I am a hoarder. I still keep some of my elementary and middle school worksheets, projects, tests and even drawings. Why I am a hoarder, is a question I will allow my therapist to answer. In the meantime, I have to declutter my room a few times a year, but I always get distracted by the things I find: like almost all the Stars of the Week I received from my teachers throughout the years at SJBS; somehow I can never get myself to get rid of those. I dust them off and read through the words each of them left on the back. Of course not all of them have a profound message, some just simply say: “Good job this week!” Or “Keep it up!” Which in the moment serves its purpose of encouraging a student, and that’s more than enough. Some, however, kind of surprised me, to say the least. Like this one I received from Miss Sallie my 1st grade teacher; it reads as follows:
May 19, 2006
Irma… my STAR of the week… You are such a joy to have in class. Thank you for respecting your classmates and teachers, for always thinking and for SMILING every day!
Why did this surprise me? Well at the time it really didn’t, because I was 6 years old. I could barely read Spanish let alone English, to my eyes it was just a blur of shapes. But that is exactly why it touched my heart so deeply when I read it again when I was older. You see, to me, she didn’t write that to the 6 year old me, she wrote it about that 6 year old me but with the expectation that I would continue my bilingual education, and my older self would be able to understand every word in the future. When I realised this, I guess it subconsciously made me set expectations for myself as a student and even as a person. Maybe Miss Sallie didn’t put that much thought into what she was doing, but that doesn’t change the effect it had on me. Every day, I would try to, ironically, live up to that thoughtful, respectful and joyful little girl everywhere I went. Even to this day, I still try to make her justice and I’d like to believe I’ve been doing a decent job at it.
Later on, it also set a precedent on my thoughts about teachers in general. They didn’t have to be just some stranger who taught me how to read, or speak a different language, they could become friends that saw my potential and helped me reach it. Every Star of the Week, every hug, every word of affirmation, every feedback on my reading journals, eventually helped me recognize how big of an impact a teacher can cause in a student with such little gestures.
That’s why I wanted to become a teacher; more specifically, a teacher at SJBS. To make Stars of the Week, and write very encouraging and personalised messages on the back, to kids that don’t really know how to read yet, hoping that one day they will and when they do they’ll also realise just how much I care for and believe in them. I love when I get to do it, it’s kind of surreal that it is me who makes them now. However, the stars are just the action, I want what comes with preserving a star: to be remembered with fondness and endearment.
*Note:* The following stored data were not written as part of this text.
What follows belongs to an exercise in optimizing a design on an open flow for small area; a production flow would make more cautious choices. The RTL was checked by simulation tests, not by an equivalence proof against the original design. Power and IR drop assume default switching activity.

==> flow/design.v (excerpt) <==
module axi_delayer #(
   parameter int          H_WIDTH     = 64,
   parameter int          V_HEIGHT    = 16,
   parameter logic [31:0] BASE        = 32'h2000_0000,
   parameter int          RFIFO_DEPTH = 24,
   parameter int          WFIFO_DEPTH = 64
) (
   input  logic        clk_i,
   input  logic        rst_ni,
   input  logic        ren_i,
   input  logic        wen_i,
   input  logic        vs_i,
   input  logic        de_i,
   input  logic [23:0] data_i,
   output logic [23:0] data_o,
   output logic        m_axi_arvalid_o,
   input  logic        m_axi_arready_i,
   output logic [31:0] m_axi_araddr_o,
   input  logic        m_axi_rvalid_i,
   output logic        m_axi_rready_o,
   input  logic [63:0] m_axi_rdata_i,
   input  logic        m_axi_rlast_i,
   output logic        m_axi_awvalid_o,
   input  logic        m_axi_awready_i,
   output logic [31:0] m_axi_awaddr_o,
   output logic        m_axi_wvalid_o,
   input  logic        m_axi_wready_i,
   output logic [63:0] m_axi_wdata_o,
   output logic        m_axi_wlast_o,
   input  logic        m_axi_bvalid_i,
   output logic        m_axi_bready_o
);
Size in the first run: roughly 8500 cells after synthesis, ~260 I/O pins, about 0.19 sq mm of cells after synthesis.
clock: 10.0 ns
lec_check: 0
cap_margin: 0
cell_pad_in_sites_detail_placement: 1
cell_pad_in_sites_global_placement: 1
core_margin: 2
core_utilization: 35
place_density: 0.5
slew_margin: 0
synth_hierarchical: 1
synth_minimum_keep_size: 0
standard.sh (not shown) runs the stock make flow with config.mk's settings and CLKGATE_MAP_FILE= SYNTH_SCRIPT=/design/flow/synth_recipe.tcl, a recipe that flattens the netlist after the stock synthesis.
==> flow/flow/run.sh <==
#!/bin/bash
# The standard ORFS layout (standard.sh), with two changes: ports are buffered
# with the smallest buffer instead of a delay buffer, and clock tree synthesis
# adds no dummy loads. Make's full output goes to flow_make.log.
set -euo pipefail
bash standard.sh \
   "BUFFER_PORTS_ARGS=-buffer_cell sky130_fd_sc_hd__buf_1" \
   "CTS_ARGS=-sink_clustering_enable -repair_clock_nets -sink_clustering_size 28 -sink_clustering_max_diameter 100 -buf_list sky130_fd_sc_hd__clkbuf_16 -dont_use_dummy_load" \
   finish > flow_make.log 2>&1
Then changed:
--- a/flow/flow/run.sh
+++ b/flow/flow/run.sh
@@ -8 +8 @@
-   "CTS_ARGS=-sink_clustering_enable -repair_clock_nets -sink_clustering_size 28 -sink_clustering_max_diameter 100 -buf_list sky130_fd_sc_hd__clkbuf_16 -dont_use_dummy_load" \
+   "CTS_ARGS=-sink_clustering_enable -repair_clock_nets -sink_clustering_size 24 -sink_clustering_max_diameter 60 -buf_list sky130_fd_sc_hd__clkbuf_16 -dont_use_dummy_load" \
Settings changed: CTS_BUF_LIST set to sky130_fd_sc_hd__clkbuf_16, CTS_CLUSTER_DIAMETER set to 60, CTS_CLUSTER_SIZE set to 24.
Worst setup slack got worse by 0.042 ns.
Non-clock buffer count is unchanged.
Global-route usage rises by 0.19 points.
Final area goes up by 2.7%.
Power climbs by 11%.
Clock power came out higher by 42%.
Final cell count climbs by 1.3%.
Area after synthesis does not change.
Sequential power barely changes.
Wire length came out higher by 0.64%.
Combinational power is about the same.

== run A ==
axi_delayer again, from the RTL that the note above started with.
clock: 10.0 ns
lec_check: 0
cap_margin: 0
cell_pad_in_sites_detail_placement: 1
cell_pad_in_sites_global_placement: 1
core_margin: 2
core_utilization: 40
place_density: 0.56
slew_margin: 0
synth_hierarchical: 1
synth_minimum_keep_size: 0
==> flow/flow/run.sh <==
#!/bin/bash
# The standard ORFS layout (standard.sh), with two changes: ports are buffered
# with the smallest buffer instead of a delay buffer, and clock tree synthesis
# adds no dummy loads. Make's full output goes to flow_make.log.
set -euo pipefail
bash standard.sh \
   "BUFFER_PORTS_ARGS=-buffer_cell sky130_fd_sc_hd__buf_1" \
   "CTS_ARGS=-sink_clustering_enable -repair_clock_nets -sink_clustering_size 24 -sink_clustering_max_diameter 90 -buf_list sky130_fd_sc_hd__clkbuf_16 -dont_use_dummy_load" \
   finish > flow_make.log 2>&1
Run A completed end to end; final checks failed (max-slew violations).
Input changes introduced in run B (baseline for comparison: run A):
# run A
export LEC_CHECK = 0
export CAP_MARGIN = 0
export CELL_PAD_IN_SITES_DETAIL_PLACEMENT = 1
export CELL_PAD_IN_SITES_GLOBAL_PLACEMENT = 1
export CORE_MARGIN = 2
export CORE_UTILIZATION = 40
export PLACE_DENSITY = 0.56
export SLEW_MARGIN = 0
export SYNTH_HIERARCHICAL = 1
export SYNTH_MINIMUM_KEEP_SIZE = 0
create_clock -name core_clock -period 10.0 [get_ports {clk_i}]
# run B
export LEC_CHECK = 0
export CAP_MARGIN = 0
export CELL_PAD_IN_SITES_DETAIL_PLACEMENT = 1
export CELL_PAD_IN_SITES_GLOBAL_PLACEMENT = 1
export CORE_MARGIN = 2
export CORE_UTILIZATION = 35
export PLACE_DENSITY = 0.5
export SLEW_MARGIN = 0
export SYNTH_HIERARCHICAL = 1
export SYNTH_MINIMUM_KEEP_SIZE = 0
create_clock -name core_clock -period 10.0 [get_ports {clk_i}]
Results
- Run A → run B: critical path depth shrank by 3; highest attainable clock frequency has decreased; area of all placed cells without fillers rose by 0.72%; share of layout cells above drive strength 1 ~0 delta.
- Run B finished every step from synthesis to the final layout, and the layout passed the timing, DRC and antenna checks.
- Met1 wire length: run B > run A
For run C, these inputs were changed with respect to run B:
==> flow/run.sh (new file) <==
#!/bin/bash
# synth_recipe.tcl (not shown) runs the flow's synth.tcl, then flattens the netlist and writes it again
# the make line also repeats each setting of config.mk as NAME=value (left out here)
make -C /OpenROAD-flow-scripts/flow DESIGN_CONFIG=/design/flow/config.mk WORK_HOME=/design/flow/orfs CLKGATE_MAP_FILE= SYNTH_SCRIPT=/design/flow/synth_recipe.tcl finish
removed: flow/flow/run.sh
removed: flow/standard.sh
## What came out
- Looking at utilization across run B and run C, the one that comes out lower is run B.
- Number of filler cells placed in the layout, run C vs run B: down slightly
- The run showing the greater net switching power is run C.
- As of run C, total power had risen by more than 10% compared to run B.
- Delta (run C minus run B): largest net degree at the start of global routing shrank by 5; post-route cell area grew by 6.0%; TritonCTS buffer count grew by about 110%.

re-timing with driven ports:
The flow's constraints put no driver on any port. The routed layouts listed below were extracted and timed again, unchanged, in two steps.
Step 1 (the two cells are an assumption about what drives the block):
set clk [get_ports {clk_i}]
set_driving_cell -lib_cell sky130_fd_sc_hd__clkbuf_16 $clk
set_driving_cell -lib_cell sky130_fd_sc_hd__buf_2 [delete_from_list [all_inputs] $clk]
Step 2 moves the port delays by t, midway between the first and last clock arrival at a register: inputs arrive t later, outputs are due t later. That takes back most of the time a late clock gives input paths.
Slacks: ideal / step 1 / step 2; pairs: ideal / step 1.
run	t, ns	slack for setup (ns)	clock arrival spread, ns
the first run of note 1	1.071	1.624 / 1.497 / 2.568	0.173 / 0.173
the second run of note 1	1.111	1.582 / 1.455 / 2.566	0.156 / 0.157
run A	1.044	1.601 / 1.481 / 2.525	0.145 / 0.145
run B	1.067	1.447 / 1.319 / 2.387	0.139 / 0.139
run C	1.191	1.202 / 1.077 / 2.268	0.092 / 0.093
I want to be a student’s Ms. Sallie, Ms. Tracy, Ms. Sarah, Ms. Hazel, Ms. Allison, Ms. Jessica, Ms. Laurel, Ms. Faith, Mr. Sean, Mr. Ken, Ms. Heidi, Mr. Aaron, Ms. Dorin, Ms. Andrea, Miss Sarah S., Ms. Maddie, Mr. Derek, Mr. Mike, Ms. Natalia, Ms. Jaime, and every single teacher, camp counsellor or volunteer that directly or indirectly taught me something valuable about school or about life. That’s why even if I leave from time to time, I will always come back. I am tethered to this school, to these wonderful kids because I am a hoarder of things, of memories and of dreams that I wish to pass on to them.